We trained the RSF model using 85% of the dataset and then evaluated its performance on the remaining 15%. We used the modified concordance index33 and the time-dependent ROC-AUC34,35,36 to evaluate the model’s performance. The modified C-index assesses the model’s ability to accurately rank two random individuals (i.e. hives) according to their observed survival times, and assumes random censoring and censoring that is independent of the variables. The modified concordance index is based on inverse probability of censoring weights and does not depend on the distribution of censoring times in the test data, making it more consistent and robust than Harell’s concordance index. Its values range between 0 and 1, with 0.5 being a random model and 1 a perfect model. In contrast, the time-dependent ROC-AUC assesses how well the model distinguishes between hives that died and those that survived at specific time intervals. It allows us to assess at a given time point how well a model can distinguish hives who will experience an event by time (sensitivity) from those that will not (specificity). This approach provides insight into the model’s predictive performance over time.

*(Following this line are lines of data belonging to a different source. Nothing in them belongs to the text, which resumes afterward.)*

--- src/rtl/vga_pkg.sv ---
// Shared types and default timing for the BMP-to-VGA frame scheduler.
package vga_pkg;

  typedef enum logic [2:0] {
    IDLE,
    BACKPORCH,
    ACTIVE,
    FRONTPORCH,
    SYNC
  } line_state_e;

  localparam int unsigned DEF_H_BP     = 88;
  localparam int unsigned DEF_H_ACTIVE = 512;
  localparam int unsigned DEF_H_FP     = 328;
  localparam int unsigned DEF_H_SYNC   = 128;
  localparam int unsigned DEF_V_BP     = 23;
  localparam int unsigned DEF_V_ACTIVE = 512;
  localparam int unsigned DEF_V_FP     = 1;
  localparam int unsigned DEF_V_SYNC   = 4;

  localparam int unsigned H_TOT = DEF_H_BP + DEF_H_ACTIVE + DEF_H_FP + DEF_H_SYNC;
  localparam int unsigned V_TOT = DEF_V_BP + DEF_V_ACTIVE + DEF_V_FP + DEF_V_SYNC;

  function automatic int unsigned cnt_width(input int unsigned n);
    return (n > 1) ? $clog2(n) : 1;
  endfunction

endpackage

--- src/rtl/vga_sync_counter.sv ---
// Horizontal/vertical position counters with region flags for one frame.
module vga_sync_counter
  import vga_pkg::*;
#(
  parameter int unsigned H_BP     = DEF_H_BP,
  parameter int unsigned H_ACTIVE = DEF_H_ACTIVE,
  parameter int unsigned H_FP     = DEF_H_FP,
  parameter int unsigned H_SYNC   = DEF_H_SYNC,
  parameter int unsigned V_BP     = DEF_V_BP,
  parameter int unsigned V_ACTIVE = DEF_V_ACTIVE,
  parameter int unsigned V_FP     = DEF_V_FP,
  parameter int unsigned V_SYNC   = DEF_V_SYNC,
  parameter int unsigned HW       = cnt_width(H_BP + H_ACTIVE + H_FP + H_SYNC)
) (
  input  logic          clk,
  input  logic          rst,
  input  logic          en,
  input  logic          clr,
  output logic [HW-1:0] h_cnt,
  output logic          h_active,
  output logic          v_active,
  output logic          h_sync,
  output logic          v_sync,
  output logic          end_of_line,
  output logic          end_of_frame
);

  localparam int unsigned LINE_TOT  = H_BP + H_ACTIVE + H_FP + H_SYNC;
  localparam int unsigned FRAME_TOT = V_BP + V_ACTIVE + V_FP + V_SYNC;
  localparam int unsigned VW        = cnt_width(FRAME_TOT);

  logic [HW-1:0] h_q, h_d;
  logic [VW-1:0] v_q, v_d;

  always_comb begin
    h_d = h_q;
    v_d = v_q;
    if (clr) begin
      h_d = '0;
      v_d = '0;
    end else if (en) begin
      if (end_of_line) begin
        h_d = '0;
        v_d = end_of_frame ? '0 : v_q + VW'(1);
      end else begin
        h_d = h_q + HW'(1);
      end
    end
  end

  always_ff @(posedge clk) begin
    if (rst) begin
      h_q <= '0;
      v_q <= '0;
    end else begin
      h_q <= h_d;
      v_q <= v_d;
    end
  end

  assign h_cnt        = h_q;
  assign h_active     = (32'(h_q) >= H_BP) && (32'(h_q) < H_BP + H_ACTIVE);
  assign v_active     = (32'(v_q) >= V_BP) && (32'(v_q) < V_BP + V_ACTIVE);
  assign h_sync       = (32'(h_q) >= H_BP + H_ACTIVE + H_FP);
  assign v_sync       = (32'(v_q) >= V_BP + V_ACTIVE + V_FP);
  assign end_of_line  = (32'(h_q) == LINE_TOT - 1);
  assign end_of_frame = end_of_line && (32'(v_q) == FRAME_TOT - 1);

endmodule

--- src/rtl/vga_frame_scheduler.sv ---
// Frame sequencer: line FSM, frame-buffer address generation, 2-stage pixel pipe, aligned HS/VS.
module vga_frame_scheduler
  import vga_pkg::*;
#(
  parameter int unsigned H_BP     = DEF_H_BP,
  parameter int unsigned H_ACTIVE = DEF_H_ACTIVE,
  parameter int unsigned H_FP     = DEF_H_FP,
  parameter int unsigned H_SYNC   = DEF_H_SYNC,
  parameter int unsigned V_BP     = DEF_V_BP,
  parameter int unsigned V_ACTIVE = DEF_V_ACTIVE,
  parameter int unsigned V_FP     = DEF_V_FP,
  parameter int unsigned V_SYNC   = DEF_V_SYNC,
  parameter int unsigned AW       = 18
) (
  input  logic          clk,
  input  logic          rst,
  input  logic          start,
  input  logic          continuous,
  output logic          busy,
  output logic          frame_done,
  output logic          mem_rd,
  output logic [AW-1:0] mem_addr,
  input  logic [7:0]    mem_data,
  output logic [7:0]    out_pixel,
  output logic          out_pixel_valid,
  output logic          HS,
  output logic          VS
);

  localparam int unsigned LINE_TOT = H_BP + H_ACTIVE + H_FP + H_SYNC;
  localparam int unsigned HW       = cnt_width(LINE_TOT);

  line_state_e   state_q, state_d;
  logic [HW-1:0] h_cnt;
  logic          h_active, v_active, h_sync, v_sync, end_of_line, end_of_frame;
  logic          running, cnt_clr;
  logic [AW-1:0] addr_q, addr_d;
  logic [1:0]    vld_q, vld_d;
  logic [1:0]    hs_q, hs_d;
  logic [1:0]    vs_q, vs_d;
  logic [7:0]    pix_q, pix_d;
  logic          done_q, done_d;

  assign running = (state_q != IDLE);
  assign cnt_clr = running && end_of_frame && !continuous;

  vga_sync_counter #(
    .H_BP    (H_BP),
    .H_ACTIVE(H_ACTIVE),
    .H_FP    (H_FP),
    .H_SYNC  (H_SYNC),
    .V_BP    (V_BP),
    .V_ACTIVE(V_ACTIVE),
    .V_FP    (V_FP),
    .V_SYNC  (V_SYNC),
    .HW      (HW)
  ) u_sync_counter (
    .clk         (clk),
    .rst         (rst),
    .en          (running),
    .clr         (cnt_clr),
    .h_cnt       (h_cnt),
    .h_active    (h_active),
    .v_active    (v_active),
    .h_sync      (h_sync),
    .v_sync      (v_sync),
    .end_of_line (end_of_line),
    .end_of_frame(end_of_frame)
  );

  always_comb begin
    state_d = state_q;
    unique case (state_q)
      IDLE:       if (start) state_d = BACKPORCH;
      BACKPORCH:  if (32'(h_cnt) == H_BP - 1) state_d = ACTIVE;
      ACTIVE:     if (32'(h_cnt) == H_BP + H_ACTIVE - 1) state_d = FRONTPORCH;
      FRONTPORCH: if (32'(h_cnt) == H_BP + H_ACTIVE + H_FP - 1) state_d = SYNC;
      SYNC: begin
        if (end_of_line) state_d = (end_of_frame && !continuous) ? IDLE : BACKPORCH;
      end
      default:    state_d = IDLE;
    endcase
  end

  assign mem_rd = (state_q == ACTIVE) && h_active && v_active;

  // Stage 1 of the pipe is the memory itself; stage 2 captures its data.
  // HS/VS share the same 2-deep delay and drain naturally after the frame ends.
  always_comb begin
    addr_d = addr_q;
    if (!running || end_of_frame) addr_d = '0;
    else if (mem_rd)              addr_d = addr_q + AW'(1);
    vld_d  = {vld_q[0], mem_rd};
    pix_d  = vld_q[0] ? mem_data : '0;
    hs_d   = {hs_q[0], running && h_sync};
    vs_d   = {vs_q[0], running && v_sync};
    done_d = running && end_of_frame;
  end

  always_ff @(posedge clk) begin
    if (rst) begin
      state_q <= IDLE;
      addr_q  <= '0;
      vld_q   <= '0;
      pix_q   <= '0;
      hs_q    <= '0;
      vs_q    <= '0;
      done_q  <= 1'b0;
    end else begin
      state_q <= state_d;
      addr_q  <= addr_d;
      vld_q   <= vld_d;
      pix_q   <= pix_d;
      hs_q    <= hs_d;
      vs_q    <= vs_d;
      done_q  <= done_d;
    end
  end

  assign busy            = running;
  assign frame_done      = done_q;
  assign mem_addr        = addr_q;
  assign out_pixel       = pix_q;
  assign out_pixel_valid = vld_q[1];
  assign HS              = hs_q[1];
  assign VS              = vs_q[1];

endmodule

--- config.mk ---
export PLATFORM = sky130hd
export DESIGN_NAME = vga_frame_scheduler
export DESIGN_NICKNAME = d
export VERILOG_FILES = /design/src/rtl/vga_pkg.sv /design/src/rtl/vga_sync_counter.sv /design/src/rtl/vga_frame_scheduler.sv
export SDC_FILE = /design/constraint.sdc
export NUM_CORES = 1
export LEC_CHECK = 0
export ABC_AREA = 1
export ABC_CLOCK_PERIOD_IN_PS = 2000
export CORE_MARGIN = 2
export CORE_UTILIZATION = 40
export DETAILED_ROUTE_END_ITERATION = 16
export PLACE_DENSITY = 0.63
export SLEW_MARGIN = 20
export SYNTH_ARGS = -nofsm -noshare
export SYNTH_HDL_FRONTEND = slang
export SYNTH_SLANG_ARGS = --single-unit
--- constraint.sdc ---
create_clock -name clk -period 2 [get_ports clk]
set_input_delay 0.4 -clock clk [delete_from_list [all_inputs] [get_ports clk]]
set_output_delay 0.4 -clock clk [all_outputs]
set_load 0.05 [all_outputs]
==> results.md <==
* Worst setup endpoint: mem_rd
* WHS at 0.407 ns
* Initial antenna violation count at 0
* Syn avg cell area at around 6.7 sq um
* Largest net degree at the start of global routing at 19
* Routed Antenna Nets at 0
* Total track usage at 18.9%
* I/O Pins at 44
* Final min period at slightly below 2 ns
* Die ar. at approximately 0.0084 sq mm
* PortBufs at 43
* Max Cap Viol at 0
* FF+latch count, synth at 57
* Yosys cell types at 33
* Reg2reg setup slack at 0.15 ns
* DR vias at 3,100
* Share of cells above drive strength 1 at 16.3%
* Starting Density at 40.6%
* Clock sink count at 57
* LEAKAGE at 0.00170 uW
* Final setup skew at 0.00689 ns
* First-pass GRT wire length at 13.1 mm
* Slew Viols, Final at 0
* H-tree depth at 3
* Beginning of the critical path: u_sync_counter.h_cnt[3]$_SDFFE_PP0P_
* Via/cell ratio at 4.93
* Ant. Diodes at 0
* Hold Vio Cnt, Final at 0
* Number of buffers created by CTS at 9
* Core area at 0.00761 sq mm
* Fin nets at 539
* # placed instances at 608
* Final wirelength at 7.36 mm
* Cell area power density at approximately 760 mW/mm^2
* Iteration-0 DRC count of the detailed router at 93
* Worst EP arrival at ~1.6 ns
* Most frequent cells in the layout: nand2_1, nor2_1, dfxtp_1
* Root Buffer Master: clkbuf_8
* Status: finished, final reports clean
* Residual DRC at 0
* CTS tree: yes
* Worst slew pin tran at 0.508 ns
* Sequential fraction of the synthesis area at ~37%
* Peak supply drop at 0.000777 V
* Most common cell after layout, fill and taps aside: nand2_1
* Met1 WL at 3.41 mm
* Top layer in use: met4
* Final setup viols at 0
* Clk slew on worst S/H paths at 0.07 ns
* Number of global-route vias before repair at between 2,000 and 3,000
* Post-route core utilization at 52.8%
* Cts hold-fix bufs at 0
* Startpoint class of the critical path: flop
* Max frequency at 511 MHz
* Critical path class: reg2out
* RR Startpoint: u_sync_counter.h_cnt[1]$_SDFFE_PP0P_
* Chip height at 91.9 microns
* Mapped Area at 0.00309 sq mm
* Met2 Wirelength at 3.49 mm
* CP Capture Type: primary output
* Worst-Skew Late Latency at around 0.35 ns
* Routability Congestion at 0.864
* RSZ-0062 raised after global routing: true
* Mapped Cells at 460
* # rows at 32
* Crit Path Max Fanout at 7
* Reg2Reg Depth at 11
* Worst Path Required at 1.60 ns
* Number of fill cells in the layout at 775
* Syn. warnings at 0
* Overflow after GRT at 0
* Tcrit/Tclk final at a little over nine tenths
* Clk buf depth at 2
* Synth-to-Final Area Change at 30.0%
* Slew HR at 66.0%
* Met3 WL at 291 microns
* Layout Cells excl Fill at ~630
* Die Wd at 91.9 microns
* Post-DR wirelength/cell at 11.7 microns
* DRT Pass-1 Iters at 5
* Worst min path class: reg2reg
* Hpwl dp at 5.52 mm
* Mapped Nets at 477
* Terminus of the critical flop-to-flop path: u_sync_counter.v_q[8]$_SDFFE_PP0P_
==> state kept, by name, indices dropped and copies added, names as in the netlist <==
signal,cells
mem_addr,18
u_sync_counter.h_cnt,11
u_sync_counter.v_q,10
out_pixel,8
state_q,3
hs_q,2
vld_q,2
vs_q,2
frame_done,1
==> cells by family after synthesis <==
logic type      count (synthesis)  share of synthesized area [%]
xor+xnor                       16                           4.53
simple gates                  271                           39.0
flops                          57                           36.9
compound gates                 48                           8.75
fa+ha+maj                       5                           2.02
buf+inv                        63                           8.79
==> worst max-delay path, cell delays in order (launching register included) <==
cell and delay [ns]:
dfxtp_1 0.46, nand4_1 0.16, nand3_1 0.13, nand3_2 0.12
nor2_4 0.18, buf_12 0.15
==> synthesized netlist by cell type <==
master | instances | area share (%)
nor2_4 | 1 | 0.36
nand3_1 | 34 | 5.5
nand2_2 | 6 | 1.2
nor3_1 | 20 | 3.2
or2_2 | 1 | 0.20
ha_1 | 5 | 2.0
xnor2_1 | 7 | 2.0
inv_1 | 44 | 5.3
nand2_1 | 111 | 13
nor2_2 | 4 | 0.81
nand4_2 | 1 | 0.40
nand3b_1 | 2 | 0.49
buf_6 | 4 | 1.5
a21oi_1 | 29 | 4.7
nor3b_1 | 2 | 0.49
o21ai_2 | 1 | 0.28
clkbuf_1 | 3 | 0.36
o21ai_1 | 3 | 0.49
inv_2 | 10 | 1.2
o21ai_4 | 1 | 0.53
nor2_8 | 1 | 0.65
buf_2 | 1 | 0.16
nand3b_2 | 1 | 0.36
nand3_2 | 2 | 0.65
o21ai_0 | 12 | 1.9
or2_0 | 1 | 0.20
xor2_1 | 9 | 2.6
nor2_1 | 75 | 9.1
a41oi_1 | 1 | 0.28
a21oi_4 | 1 | 0.53
dfxtp_1 | 57 | 37
nand4_1 | 9 | 1.8
buf_4 | 1 | 0.24
==> layer usage <==
| metal | global-route usage (%) | vias up |
|---|---|---|
| met5 | 0 | - |
| met4 | 7.21 | 0 |
| met3 | 4.19 | 16 |
| met2 | 31.6 | 64 |
| met1 | 23.7 | 1418 |
| li1 | - | 1602 |
==> final cells by class <==
type                            count  area, sq um  share of cell area, %
Inverter                           54          208                   5.17
Multi-Input combinational cell    340         1710                   42.6
Clock buffer                       10          138                   3.42
Tap cell                          102          128                   3.18
Sequential cell                    57         1160                   28.8
Timing Repair Buffer               60          583                   14.5
Clock inverter                      6         91.3                   2.27
==> through the flow <==
step	power [uW]	worst slack, ns	area, sq um	setup TNS (ns)
2_1_floorplan	1610	0.148	3090	0
3_3_place_gp	1810	0.178	3690	0
3_5_place_dp	1820	0.0914	3690	0
4_1_cts	3060	-0.0136	3940	-0.0136
5_1_grt	3220	-0.0503	4020	-0.0503
6_report	3040	0.0421	4020	0
==> worst min path at each step <==
stage               depth (start not counted)               start                 end  slack [ns]
floorplan                                   2  hs_q[0]$_SDFF_PP0_  hs_q[1]$_SDFF_PP0_        0.39
detailed placement                          2  hs_q[0]$_SDFF_PP0_  hs_q[1]$_SDFF_PP0_        0.40
global route                                2  hs_q[0]$_SDFF_PP0_  hs_q[1]$_SDFF_PP0_        0.44
finish                                      2  hs_q[0]$_SDFF_PP0_  hs_q[1]$_SDFF_PP0_        0.41
CTS                                         2  hs_q[0]$_SDFF_PP0_  hs_q[1]$_SDFF_PP0_        0.41
global placement                            2  hs_q[0]$_SDFF_PP0_  hs_q[1]$_SDFF_PP0_        0.39
==> what timing repair did <==
action	4_1_cts	5_1_grt
pin swaps	3	6
gates resized for setup	17	21
setup endpoints to repair	9	10
buffers inserted	1	4
==> power by group <==
part / switching [uW] / internal [uW]
Sequential: 26.7 / 1170
Clock: 502 / 736
Combinational: 386 / 214
Total: 915 / 2120
Power figures use the tool's default switching activity.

Lastly, we assessed the importance of variables in predicting the survival probability of honey bee colonies using scikit-learn’s permutation importance algorithm83. This method evaluates the decrease in the model’s performance when a particular variable’s values are randomly shuffled. A large drop in performance indicates that the variable is crucial for accurate predictions. In our study, we computed variable importance based on the decrease in the C-index when each feature was permuted. We used 15 permutations for each variable.

Map generation

Using the Airpyllution package and the OpenWeather API, we extracted hourly air pollutants data for a grid of points equally spaced at 1-degree intervals, from April 1st to September 1st 2024. From the extracted Ozone (O3), particulate matter 2.5 (PM2.5), and Nitrogen Dioxide (NO2) data, we applied the formula by Stieb et al., (2008) to compute the average AQHI over the period for each point on the grid. We then used the predicted scores from the RSF model to extrapolate new predicted scores for 2024. To do so, we fitted an elastic net regression model of the RSF risk scores (y) as a function of the 2024 AQHI values (x) using the ElasticNet function from scikit-learn. We then applied a min-max transformation of the extrapolated risk scores, and performed an inverse-distance weighted interpolation to create a continuous spatial map of newly predicted risk scores. The final map was generated in ArcGIS Pro version 3.3.

Reporting summary

Further information on research design is available in the Nature Portfolio Reporting Summary linked to this article.